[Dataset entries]
=====
### src/rtl/u8sd_back.sv
// ============================================================================
// u8sd_back
// Replays each queued descriptor as result beats: its errors one per cycle
// unless stalled, then any decoded code point, into a registered output stage.
// ============================================================================
module u8sd_back
    import u8sd_pkg::*;
(
    input  logic             i_clk,
    input  logic             i_rst_n,
    input  t_desc            i_head,
    input  t_q_status        i_q_status,
    output logic             o_pop,
    input  logic [CP_W-1:0]  i_error_value,
    output logic             o_out_valid,
    input  logic             i_out_stall,
    output logic [CP_W-1:0]  o_code_point,
    output logic [LEN_W-1:0] o_byte_count,
    output logic             o_is_error,
    output logic             o_run_last,
    output logic             o_stream_done
);

    logic [LEN_W-1:0] r_idx;
    logic             r_out_valid;
    logic [CP_W-1:0]  r_cp;
    logic [LEN_W-1:0] r_cnt;
    logic             r_err;
    logic             r_last;
    logic             r_done;

    logic             load;
    logic             beat_err;
    logic             beat_last;

    // Beat selection within the head descriptor
    assign load      = !i_q_status.empty && (!r_out_valid || !i_out_stall);
    assign beat_err  = (r_idx < i_head.err_cnt);
    assign beat_last = i_head.has_good ? (r_idx == i_head.err_cnt)
                                       : (r_idx == i_head.err_cnt - LEN_ONE);
    assign o_pop     = load && beat_last;

    // Beat counter
    always_ff @(posedge i_clk) begin
        if (!i_rst_n) begin
            r_idx <= '0;
        end else if (load) begin
            r_idx <= beat_last ? '0 : r_idx + LEN_ONE;
        end
    end

    // Output stage control
    always_ff @(posedge i_clk) begin
        if (!i_rst_n) begin
            r_out_valid <= 1'b0;
        end else if (load) begin
            r_out_valid <= 1'b1;
        end else if (!i_out_stall) begin
            r_out_valid <= 1'b0;
        end
    end

    // Output stage payload
    always_ff @(posedge i_clk) begin
        if (load) begin
            r_cp   <= beat_err ? i_error_value : i_head.cp;
            r_cnt  <= beat_err ? LEN_ONE : i_head.len;
            r_err  <= beat_err;
            r_last <= beat_last;
            r_done <= beat_last && i_head.fin;
        end
    end

    assign o_out_valid   = r_out_valid;
    assign o_code_point  = r_cp;
    assign o_byte_count  = r_cnt;
    assign o_is_error    = r_err;
    assign o_run_last    = r_last;
    assign o_stream_done = r_done;

endmodule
=====
**EXERCISE OBJECTIVE:**
Copy out, from the data above, each line where the string "descriptor" is present.

**FINISHED TASK:**
// Replays each queued descriptor as result beats: its errors one per cycle
    // Beat selection within the head descriptor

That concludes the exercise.